Start of Supplied material

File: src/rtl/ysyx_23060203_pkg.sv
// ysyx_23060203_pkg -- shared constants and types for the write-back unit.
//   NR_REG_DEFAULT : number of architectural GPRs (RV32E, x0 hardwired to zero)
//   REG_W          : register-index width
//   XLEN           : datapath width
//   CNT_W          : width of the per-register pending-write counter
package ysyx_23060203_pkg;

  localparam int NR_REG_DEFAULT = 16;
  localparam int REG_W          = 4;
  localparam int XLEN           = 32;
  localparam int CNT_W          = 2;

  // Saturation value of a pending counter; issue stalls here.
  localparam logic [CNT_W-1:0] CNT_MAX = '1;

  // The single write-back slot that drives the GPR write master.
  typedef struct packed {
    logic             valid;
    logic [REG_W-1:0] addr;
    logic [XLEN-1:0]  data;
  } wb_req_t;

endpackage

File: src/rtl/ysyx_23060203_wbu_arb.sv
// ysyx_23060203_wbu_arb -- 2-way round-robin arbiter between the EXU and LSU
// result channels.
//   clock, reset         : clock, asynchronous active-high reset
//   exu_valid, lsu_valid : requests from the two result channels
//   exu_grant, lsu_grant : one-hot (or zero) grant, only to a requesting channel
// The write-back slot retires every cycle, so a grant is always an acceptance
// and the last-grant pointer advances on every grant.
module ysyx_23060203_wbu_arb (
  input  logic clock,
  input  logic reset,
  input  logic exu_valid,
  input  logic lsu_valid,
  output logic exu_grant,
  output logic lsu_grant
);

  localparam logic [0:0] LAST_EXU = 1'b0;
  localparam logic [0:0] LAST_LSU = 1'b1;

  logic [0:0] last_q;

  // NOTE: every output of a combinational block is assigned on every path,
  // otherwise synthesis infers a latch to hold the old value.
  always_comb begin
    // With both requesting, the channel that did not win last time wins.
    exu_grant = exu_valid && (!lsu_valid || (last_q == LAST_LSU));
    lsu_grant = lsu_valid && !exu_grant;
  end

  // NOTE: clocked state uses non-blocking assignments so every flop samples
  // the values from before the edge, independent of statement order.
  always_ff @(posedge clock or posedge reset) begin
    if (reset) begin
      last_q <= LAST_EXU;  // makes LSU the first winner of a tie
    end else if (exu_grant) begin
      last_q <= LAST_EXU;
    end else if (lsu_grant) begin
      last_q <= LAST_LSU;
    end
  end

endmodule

End of Supplied material
Start of Supplied material

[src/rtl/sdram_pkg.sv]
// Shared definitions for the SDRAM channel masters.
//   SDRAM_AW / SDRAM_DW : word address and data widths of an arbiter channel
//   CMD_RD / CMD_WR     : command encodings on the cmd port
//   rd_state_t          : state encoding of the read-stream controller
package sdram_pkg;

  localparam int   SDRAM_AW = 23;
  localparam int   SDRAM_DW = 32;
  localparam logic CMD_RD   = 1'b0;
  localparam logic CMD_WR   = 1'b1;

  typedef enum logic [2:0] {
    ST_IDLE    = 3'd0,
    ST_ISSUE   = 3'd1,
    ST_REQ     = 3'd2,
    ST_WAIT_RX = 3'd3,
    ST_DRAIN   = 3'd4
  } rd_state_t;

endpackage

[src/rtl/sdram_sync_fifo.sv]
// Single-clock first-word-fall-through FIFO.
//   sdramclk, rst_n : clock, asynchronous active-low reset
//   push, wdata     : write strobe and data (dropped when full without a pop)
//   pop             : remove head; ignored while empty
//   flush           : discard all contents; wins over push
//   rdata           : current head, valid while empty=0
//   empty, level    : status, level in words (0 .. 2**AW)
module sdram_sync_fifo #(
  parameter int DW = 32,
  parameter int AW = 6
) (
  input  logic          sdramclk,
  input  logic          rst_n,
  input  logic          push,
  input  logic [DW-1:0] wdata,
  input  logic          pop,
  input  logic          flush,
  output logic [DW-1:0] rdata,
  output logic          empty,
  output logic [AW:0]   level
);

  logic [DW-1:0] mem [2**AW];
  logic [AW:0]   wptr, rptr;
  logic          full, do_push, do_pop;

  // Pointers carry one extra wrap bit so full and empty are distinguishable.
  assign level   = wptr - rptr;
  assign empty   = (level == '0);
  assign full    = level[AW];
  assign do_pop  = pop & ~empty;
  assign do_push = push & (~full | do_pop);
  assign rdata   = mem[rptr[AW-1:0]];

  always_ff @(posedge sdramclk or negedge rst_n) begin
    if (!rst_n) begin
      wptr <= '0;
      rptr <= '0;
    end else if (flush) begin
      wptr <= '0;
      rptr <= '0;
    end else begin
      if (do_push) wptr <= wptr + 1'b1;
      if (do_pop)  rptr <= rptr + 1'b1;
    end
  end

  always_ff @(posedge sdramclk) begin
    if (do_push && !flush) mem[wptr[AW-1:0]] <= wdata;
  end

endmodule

End of Supplied material

### [Task objective]
Above are the records; report each line in them that includes the word "full".

### [Output below]
//   push, wdata     : write strobe and data (dropped when full without a pop)
  logic          full, do_push, do_pop;
  // Pointers carry one extra wrap bit so full and empty are distinguishable.
  assign full    = level[AW];
  assign do_push = push & (~full | do_pop);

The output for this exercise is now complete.